The three editorial cartoons discussed earlier in this article, on the Allied role in punishing and rehabilitating Germany, reflect a chronological shift in attitudes, away from a punitive and all-encompassing wartime mindset and toward a more contained and Cold-War-friendly framing of what "denazification" might actually mean in practice. At the same time, these images also reflect what the historian of ideas Isaiah Berlin called the "Rooseveltite" orientation, of a less-than-coherent pluralism as the appropriate response to the incommensurability of different value systems. That is to say, we can see how all three of the purposes suggested by the political cartoons were expressed in the design of the Nuremberg trial: (1) the defendants were in some ways stand-ins for various sectors of German society as well as being on trial as individuals; (2) the trial itself was meant to be an exercise in didactic legality, and so a forum for education as well as retribution; and (3) the small number of perpetrators indicted meant that it was also widely interpreted as symbolically letting ordinary Germans off the hook on some level. A "New Deal" process could do all three, if not well, at least passably. 55
      FDR himself embodied this kind of pluralistic vision, insofar as such a quality could be reflected in a single personality. In Berlin's words: "So passionate a faith in the future, so untroubled a confidence in one's power to mould it, when it is allied to a capacity for realistic appraisal of its true contours, implies an exceptionally sensitive awareness, conscious or half-conscious, of the tendencies of one's milieu, of the desires, hopes, fears, loves, hatreds of the human beings who compose it, of what are impersonally described as social and individual trends." Berlin continued, "Roosevelt had this sensibility developed to the point of genius."55 This plural sensibility is what is meant by referring to Nuremberg as a New Deal institution, not just that particular New Dealers were its designers. 56
      The plural nature of this vision also meant that Nuremberg could be both backward looking and forward looking, even as it suffered from "ambiguities, inconsistencies, and incoherencies," in Anson Rabinbach's words.56 It quietly filled in with norms about fairness and proportionality what it lacked in pre-existing positive law. As an institution it was also embedded in a nascent UN system that implicitly promised that this was just the beginning; these standards would apply to everybody and would be thickening still further over time.
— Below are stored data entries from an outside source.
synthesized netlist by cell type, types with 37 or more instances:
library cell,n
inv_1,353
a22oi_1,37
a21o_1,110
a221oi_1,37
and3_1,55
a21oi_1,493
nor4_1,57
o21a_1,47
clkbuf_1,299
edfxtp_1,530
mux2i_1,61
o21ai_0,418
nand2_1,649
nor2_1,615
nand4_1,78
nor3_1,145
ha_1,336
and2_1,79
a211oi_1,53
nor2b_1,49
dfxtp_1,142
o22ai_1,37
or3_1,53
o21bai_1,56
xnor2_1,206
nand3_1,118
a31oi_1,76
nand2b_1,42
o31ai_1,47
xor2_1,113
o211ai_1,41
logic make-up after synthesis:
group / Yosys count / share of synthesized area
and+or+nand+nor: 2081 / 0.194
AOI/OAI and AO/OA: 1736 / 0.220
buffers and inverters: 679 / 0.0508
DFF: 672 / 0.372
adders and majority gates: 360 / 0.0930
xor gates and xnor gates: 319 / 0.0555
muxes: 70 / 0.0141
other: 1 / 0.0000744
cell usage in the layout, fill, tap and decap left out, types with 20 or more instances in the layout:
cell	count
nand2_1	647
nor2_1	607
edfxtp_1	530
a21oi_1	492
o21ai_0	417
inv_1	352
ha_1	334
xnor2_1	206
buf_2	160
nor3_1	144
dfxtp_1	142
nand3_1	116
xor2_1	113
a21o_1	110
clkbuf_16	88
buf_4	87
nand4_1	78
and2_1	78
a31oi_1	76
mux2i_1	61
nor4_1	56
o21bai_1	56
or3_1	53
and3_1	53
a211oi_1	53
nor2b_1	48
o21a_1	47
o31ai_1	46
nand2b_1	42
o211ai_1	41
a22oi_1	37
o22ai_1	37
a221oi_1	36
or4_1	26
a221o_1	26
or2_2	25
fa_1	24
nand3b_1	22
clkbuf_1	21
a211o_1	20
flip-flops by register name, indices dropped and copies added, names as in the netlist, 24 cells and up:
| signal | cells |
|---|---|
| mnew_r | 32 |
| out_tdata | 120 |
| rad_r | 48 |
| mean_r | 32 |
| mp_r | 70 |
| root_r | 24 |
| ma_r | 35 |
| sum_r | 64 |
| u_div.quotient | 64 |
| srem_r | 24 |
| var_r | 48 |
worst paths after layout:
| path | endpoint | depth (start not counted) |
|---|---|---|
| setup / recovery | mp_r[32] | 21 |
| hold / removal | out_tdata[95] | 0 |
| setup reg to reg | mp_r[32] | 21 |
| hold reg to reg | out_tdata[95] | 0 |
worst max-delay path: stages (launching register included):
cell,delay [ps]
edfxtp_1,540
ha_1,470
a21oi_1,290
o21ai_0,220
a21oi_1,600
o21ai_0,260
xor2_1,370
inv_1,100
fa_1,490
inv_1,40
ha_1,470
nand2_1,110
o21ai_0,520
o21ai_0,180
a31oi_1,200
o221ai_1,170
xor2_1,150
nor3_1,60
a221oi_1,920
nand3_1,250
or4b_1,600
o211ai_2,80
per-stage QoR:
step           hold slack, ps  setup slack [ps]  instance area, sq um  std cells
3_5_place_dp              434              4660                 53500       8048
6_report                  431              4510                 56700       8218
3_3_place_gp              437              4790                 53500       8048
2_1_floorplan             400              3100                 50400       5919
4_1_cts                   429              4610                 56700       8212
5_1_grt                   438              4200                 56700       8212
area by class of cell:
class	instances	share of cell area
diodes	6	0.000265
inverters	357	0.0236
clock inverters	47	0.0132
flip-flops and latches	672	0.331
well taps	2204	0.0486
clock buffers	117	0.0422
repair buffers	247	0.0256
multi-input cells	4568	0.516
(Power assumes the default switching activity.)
Such drastically disappointed expectations have themselves proved to be something of an engine of historical change in the post–Cold War era. 57
      Yet reconnecting with the legacies of Nuremberg in the post–Cold War era does not mean recreating Nuremberg. In a recent public address, Chief International Criminal Court Prosecutor Luis Moreno-Ocampo pointed to a kind of "cultural thickening" of the design of prosecutions under the auspices of the ICC—the way these prosecutions have a dedicated role for the victims, for example, in line with civil law and African law traditions, rather than clinging exclusively to Anglo-American designs—as well as to the way the threat of an ICC prosecution could play a salutary role in internal diplomatic negotiations in conflicts that are still unfolding. Moreno-Ocampo explained how the ICC's design—articulated in its founding Rome treaty as "complementarity"—is "more than a treaty; it is also a monitoring system and a global justice system based in national states."57 58
      What this article calls the thickening of human rights norms may be the key task for international institutions going forward, but it has a strong domestic dimension as well. Democratic theorist Seyla Benhabib calls these processes "jurisgenerative politics," where the transparency of democratic states allows citizens to become increasingly convinced of the independent validity of rule-of-law-related norms.58 This is a dynamic process through which human rights-related principles are progressively incorporated into the positive law of democratic states, such as the way the criteria related to medical experimentation stemming from one of the subsequent Nuremberg trials (the "Doctors' Trial") became codified internationally and then adopted nationally as the Nuremberg Code.59 Benhabib sees this domestic incorporation process as a more promising avenue than requiring a future world government for converting norms into rules. 59
      A more thoroughgoing study of the longer-term legacies of Nuremberg will also help to broaden our field of vision, from more elite political and legal responses to a more wide-ranging "democratization of the past" through the creation of historical consciousness.60 Historians willing to engage in a transdisciplinary dialogue with legal scholars might potentially make a huge contribution to the study of multiple dimensions in the field of human rights—politics, ideas, institutions, and culture—in order to enrich an ongoing conversation about where legitimacy really comes from in a chaotic political situation such as the end of World War II. 60


Elizabeth Borgwardt is associate professor of History, Washington University in St. Louis <eborgwar@artsci.wustl.edu>. Earlier versions of this article were presented at the Charles Warren Center for Studies in American History at Harvard University; at the Legal History Workshop at Stanford Law School; at a workshop on "Human Rights, International Law, and Refugees in Twentieth-Century Europe" at Rice University; and at a conference on "Law, War, and History" co-sponsored by Boalt Hall School of Law, University of California at Berkeley and the William S. Boyd School of Law, University of Nevada at Las Vegas. The author thanks the Heidelberg Center for American Studies, the Junior Faculty Manuscript Group at Washington University in St. Louis, Amber Aragon, and especially, Yuma Totani for their helpful suggestions.


Notes

1.  For the limited purposes of this article, "Nuremberg" refers to the trial of twenty-two top-ranking Nazi leaders at the Palace of Justice in Nuremberg during 1945–46. It explicitly does not include the twelve subsequent U.S.-sponsored trials or other so-called "zonal trials." The larger project also discusses the way the subsequent trials address the theme of crimes against humanity.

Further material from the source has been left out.